Esto no es exclusivo de España, por supuesto, pero se ha vuelto más notorio aquí debido a cuánto nos aferramos a nuestras identidades políticas, como si votar fuera proteger una parte de nuestra identidad personal y cuestionarlo significara perder alguna parte fundamental de uno mismo. De ahí que resulte tan difícil romper este círculo vicioso, pues nos aferramos al partido como quien se aferra a una identidad cultural, incapaces de aceptar que las personas a las que hemos votado también cometen errores, traicionan sus principios y sucumben a sus propios intereses. No obstante, la solución no es abandonar nuestras convicciones políticas, sino en asumirlas desde una perspectiva crítica, preguntándonos si realmente esas personas representan los ideales que dicen defender o si estamos atrapados en una ilusión muy cómoda y reconfortante, incapaces de admitir que las promesas y los discursos que nos sedujeron en un principio ya no se corresponden con la realidad.

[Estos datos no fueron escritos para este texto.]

===== src/rtl/mem_stage.sv =====
// MEM stage of the 5-stage LoongArch pipeline: holds one instruction, waits for the
// data-SRAM response when needed, aligns/extends load data and hands off to WB.
module mem_stage #(
  parameter int EXE_BUS_W = 176,
  parameter int MEM_BUS_W = 168
) (
  input  logic                 clk,
  input  logic                 reset,
  input  logic                 exe_valid,
  input  logic                 exe_ready_go,
  input  logic [EXE_BUS_W-1:0] exe_bus,
  output logic                 mem_allow_in,
  input  logic                 data_sram_data_ok,
  input  logic [31:0]          data_sram_rdata,
  input  logic                 wb_allow_in,
  input  logic                 flush,
  output logic                 mem_to_wb_valid,
  output logic                 mem_ready_go,
  output logic [MEM_BUS_W-1:0] mem_bus,
  output logic [39:0]          mem_bypass_bus,
  output logic                 mem_ex
);

  typedef struct packed {
    logic [15:0] ebus;
    logic        ertn;
    logic [79:0] csr_ctrl;
    logic        res_from_csr;
    logic        mem_req;
    logic [4:0]  ld_op;      // {w,hu,h,bu,b}
    logic [1:0]  addr_lo;
    logic [31:0] alu_result;
    logic        rf_we;
    logic [4:0]  rf_waddr;
    logic [31:0] pc;
  } exe_pl_t;

  exe_pl_t     pl;
  logic        valid, rbuf_valid, discard;
  logic [31:0] rbuf;
  logic        need_data, fresh_ok, load_in, leave;
  logic [31:0] data, shifted, final_result;
  logic [15:0] half;

  assign need_data       = valid & pl.mem_req & ~(|pl.ebus);
  assign fresh_ok        = data_sram_data_ok & ~discard;
  assign mem_ready_go    = ~need_data | fresh_ok | rbuf_valid;
  assign mem_allow_in    = ~valid | (mem_ready_go & wb_allow_in);
  assign mem_to_wb_valid = valid & mem_ready_go & ~flush;
  assign load_in         = exe_valid & exe_ready_go & mem_allow_in & ~flush;
  assign leave           = valid & mem_ready_go & wb_allow_in;
  assign mem_ex          = valid & ((|pl.ebus) | pl.ertn);

  always_ff @(posedge clk or negedge reset) begin
    if (!reset) begin
      valid      <= 1'b0;
      pl         <= '0;
      rbuf       <= '0;
      rbuf_valid <= 1'b0;
      discard    <= 1'b0;
    end else begin
      if (flush)        valid <= 1'b0;
      else if (load_in) valid <= 1'b1;
      else if (leave)   valid <= 1'b0;

      if (load_in) pl <= exe_pl_t'(exe_bus);

      // Park a response that arrives while WB is stalled so the SRAM need not hold it.
      if (fresh_ok & need_data & ~wb_allow_in & ~rbuf_valid) rbuf <= data_sram_rdata;
      if (flush | leave)
        rbuf_valid <= 1'b0;
      else if (fresh_ok & need_data & ~wb_allow_in)
        rbuf_valid <= 1'b1;

      // A killed instruction's request is still in flight; swallow its response.
      if (flush & need_data & ~fresh_ok & ~rbuf_valid)
        discard <= 1'b1;
      else if (data_sram_data_ok & discard)
        discard <= 1'b0;
    end
  end

  assign data    = rbuf_valid ? rbuf : data_sram_rdata;
  assign shifted = data >> {pl.addr_lo, 3'b000};
  assign half    = pl.addr_lo[1] ? data[31:16] : data[15:0];

  always_comb begin
    final_result = pl.alu_result;
    if (pl.ld_op[4])      final_result = data;
    else if (pl.ld_op[3]) final_result = {16'h0, half};
    else if (pl.ld_op[2]) final_result = {{16{half[15]}}, half};
    else if (pl.ld_op[1]) final_result = {24'h0, shifted[7:0]};
    else if (pl.ld_op[0]) final_result = {{24{shifted[7]}}, shifted[7:0]};
  end

  assign mem_bus = {pl.ebus, pl.ertn, pl.csr_ctrl, pl.res_from_csr, final_result,
                    pl.rf_we, pl.rf_waddr, pl.pc};

  assign mem_bypass_bus = {pl.res_from_csr, valid & (|pl.ld_op) & ~mem_ready_go,
                           valid & pl.rf_we, pl.rf_waddr, final_result};

endmodule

Quizás, por tanto, sea el momento de despolitizarnos un poco, de dar un paso atrás y observar desde fuera con algo más de serenidad. Para lograrlo, necesitamos ser ciudadanos críticos que exijan resultados reales a los políticos, que no permitan que las instituciones sean rehenes de intereses partidistas y que sean capaces de apoyar o rechazar propuestas independientemente de quién las haga. En definitiva, necesitamos ser menos fanáticos políticos y más ciudadanos comprometidos con la democracia y la verdad. Al fin y al cabo, la verdadera política nunca debería ser una batalla de colores, sino un ejercicio constante de reflexión y responsabilidad colectiva; recuperar este principio básico es la tarea más urgente que debemos llevar a cabo como sociedad. Por tanto, dejar atrás la lógica del estadio, abandonar el fanatismo que nos ciega y volver a dialogar desde la razón y desde la honestidad, no será sencillo, porque los hábitos se arraigan profundamente, pero al menos podemos empezar a intentarlo. Nuestras instituciones merecen más que simples colores partidistas: merecen ciudadanos despiertos, atentos y exigentes.